Bug: Unsupported Operand for KNIMEPandasExtensionArray

Description

Attempting to calculate the difference between two dataTime columns in a Pandas dataFrame generates an unsupported operand type error.

This error was generated by a library (pm4py) imported into the KNIME scripting node, a trivial implementation without the library is shown below.

Note: I have the from_factorized patch on my version of KNIME which may be causing (or surfacing) this problem.

Trivial Case Demonstrating Problem

Screenshot 2023-04-03 185545

Python Timestamp Bug.knwf (22.2 KB)

The trivial case creates a KNIME table with two columns. The first column containing LocalDateTime timestamps, the second column containing LocalDateTime timestamps a random number of hours after the start.

Validation that the duration between the two timestamps can be calculated is done using the KNIME Date&Time difference node.
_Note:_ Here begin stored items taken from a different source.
$ cat config.mk
export PLATFORM = sky130hd
export DESIGN_NAME = acq_ptr_irq
export DESIGN_NICKNAME = d
export VERILOG_FILES = /design/src/rtl/acq_ptr_irq.sv
export SDC_FILE = /design/constraint.sdc
export NUM_CORES = 1
export LEC_CHECK = 0
export BUFFER_PORTS_ARGS = -buffer_cell sky130_fd_sc_hd__buf_2
export CAP_MARGIN = 0
export CORE_MARGIN = 2
export CORE_UTILIZATION = 45
export DETAILED_ROUTE_END_ITERATION = 6
export PLACE_DENSITY = 0.76
export SLEW_MARGIN = 5
export SYNTH_ARGS = -nofsm -noshare
export SYNTH_HDL_FRONTEND = slang
export SYNTH_SLANG_ARGS = --single-unit
$ cat constraint.sdc
create_clock -name clk -period 5.7 [get_ports clk]
set_input_delay 0.855 -clock clk [delete_from_list [all_inputs] [get_ports clk]]
set_output_delay 0.855 -clock clk [all_outputs]
set_load 0.02 [all_outputs]
### src/rtl/serial_result_tx.sv
module serial_result_tx #(
  parameter int W         = 12,
  parameter int START_DLY = 22,
  parameter int HALF      = 11
) (
  input  logic         clk,
  input  logic         rst_n,
  input  logic [W-1:0] result_in,
  input  logic         busy,
  input  logic         cs_n,
  input  logic         rd_conv,
  input  logic         tag,
  input  logic         fmt_sb,
  input  logic         ext_mode,
  input  logic         ext_dclk,
  output logic         data,
  output logic         sync,
  output logic         dclk_out
);
  localparam int TMAX = (START_DLY > 2*HALF) ? START_DLY : 2*HALF;
  localparam int TW   = $clog2(TMAX + 1);
  localparam int BW   = $clog2(W + 1);

  typedef enum logic [2:0] {IDLE, I_WAIT, I_SHIFT, X_ARM, X_SYNC, X_SHIFT} st_t;
  st_t st;

  logic          cs_q, rc_q, busy_q, ds1, ds2, ds3, tag_hold, tag_d;
  logic [W-1:0]  held, sh;
  logic [TW-1:0] tmr;
  logic [BW-1:0] bitcnt;

  wire           or_fall   = (cs_q | rc_q) & ~(cs_n | rd_conv);
  wire           rd_hold   = ~cs_n & rd_conv;
  wire           x_trig    = rd_hold & (~rc_q | cs_q);
  wire           busy_rise = busy & ~busy_q;
  wire           dclk_rise = ds2 & ~ds3;
  wire [W-1:0]   cur_word  = busy_rise ? result_in : held;
  wire [W-1:0]   fmt_word  = fmt_sb ? cur_word : {~cur_word[W-1], cur_word[W-2:0]};

  assign dclk_out = (st == I_SHIFT) && (tmr >= TW'(HALF)) && (tmr < TW'(2*HALF-1));
  assign sync     = (st == X_SYNC);
  assign data     = (st == I_SHIFT || st == X_SHIFT) ? sh[W-1] : (~ext_mode & tag_hold);

  always_ff @(posedge clk or negedge rst_n) begin
    if (!rst_n) begin
      cs_q <= 1'b1; rc_q <= 1'b1; busy_q <= 1'b1;
      ds1 <= 1'b0; ds2 <= 1'b0; ds3 <= 1'b0;
      held <= '0;
    end else begin
      cs_q <= cs_n; rc_q <= rd_conv; busy_q <= busy;
      ds1 <= ext_dclk; ds2 <= ds1; ds3 <= ds2;
      if (busy_rise) held <= result_in;
    end
  end

  always_ff @(posedge clk or negedge rst_n) begin
    if (!rst_n) begin
      st <= IDLE; sh <= '0; tmr <= '0; bitcnt <= '0;
      tag_hold <= 1'b0; tag_d <= 1'b0;
    end else begin
      if (dclk_rise) tag_d <= tag;
      case (st)
        IDLE:
          if (!ext_mode && or_fall) begin
            st <= I_WAIT; tmr <= '0; sh <= fmt_word; tag_hold <= tag;
          end else if (ext_mode && x_trig) begin
            st <= X_ARM; sh <= fmt_word;
          end
        I_WAIT:
          if (tmr == TW'(START_DLY-1)) begin
            st <= I_SHIFT; tmr <= '0; bitcnt <= '0;
          end else tmr <= tmr + 1'b1;
        I_SHIFT:
          if (tmr == TW'(2*HALF-1)) begin
            tmr <= '0;
            if (bitcnt == BW'(W-1)) st <= IDLE;
            else begin
              bitcnt <= bitcnt + 1'b1;
              sh <= {sh[W-2:0], 1'b0};
            end
          end else tmr <= tmr + 1'b1;
        X_ARM:
          if (!rd_hold) st <= IDLE;
          else if (dclk_rise) st <= X_SYNC;
        X_SYNC:
          if (!rd_hold) st <= IDLE;
          else if (dclk_rise) st <= X_SHIFT;
        X_SHIFT:
          if (!rd_hold) st <= IDLE;
          else if (dclk_rise) sh <= {sh[W-2:0], tag_d};
        default: st <= IDLE;
      endcase
    end
  end


  bitcnt_range_chk: assert property (@(posedge clk) disable iff (!rst_n)
    (st == I_SHIFT) |-> (bitcnt < BW'(W)));

  data_at_fall_chk: assert property (@(posedge clk) disable iff (!rst_n)
    $fell(dclk_out) |-> $stable(data));

  data_at_rise_chk: assert property (@(posedge clk) disable iff (!rst_n)
    $rose(dclk_out) |-> $stable(data));

  sync_end_chk: assert property (@(posedge clk) disable iff (!rst_n)
    $fell(sync) |-> ($past(dclk_rise) || !$past(rd_hold)));

  ext_no_clk_chk: assert property (@(posedge clk) disable iff (!rst_n)
    $rose(dclk_out) |-> !ext_mode);

  held_load_chk: assert property (@(posedge clk) disable iff (!rst_n)
    busy_rise |=> (held == $past(result_in)));
endmodule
A Python Script node containing the following code generates the problem:

import knime.scripting.io as knio

df = knio.input_tables[0].to_pandas()

# Applying operations to dataFrames generates an unsupported operand error.
df["Difference"] = df["Start_Timestamp"] - df["End_Timestamp"]

knio.output_tables[0] = knio.Table.from_pandas(df)

The generated error is:

Executing the Python script failed: Traceback (most recent call last):
  File "<string>", line 6, in <module>
  File "D:\mambaforge\envs\knime_py\lib\site-packages\pandas\core\ops\common.py", line 70, in new_method
    return method(self, other)
  File "D:\mambaforge\envs\knime_py\lib\site-packages\pandas\core\arraylike.py", line 108, in __sub__
    return self._arith_method(other, operator.sub)
  File "D:\mambaforge\envs\knime_py\lib\site-packages\pandas\core\series.py", line 5639, in _arith_method
    return base.IndexOpsMixin._arith_method(self, other, op)
  File "D:\mambaforge\envs\knime_py\lib\site-packages\pandas\core\base.py", line 1295, in _arith_method
    result = ops.arithmetic_op(lvalues, rvalues, op)
  File "D:\mambaforge\envs\knime_py\lib\site-packages\pandas\core\ops\array_ops.py", line 216, in arithmetic_op
    res_values = op(left, right)
TypeError: unsupported operand type(s) for -: 'KnimePandasExtensionArray' and 'KnimePandasExtensionArray'

DiaAzul
LinkedIn | Medium | GitHub

Hi @DiaAzul,

Thank you so much for the detailed report and simple reproducing example!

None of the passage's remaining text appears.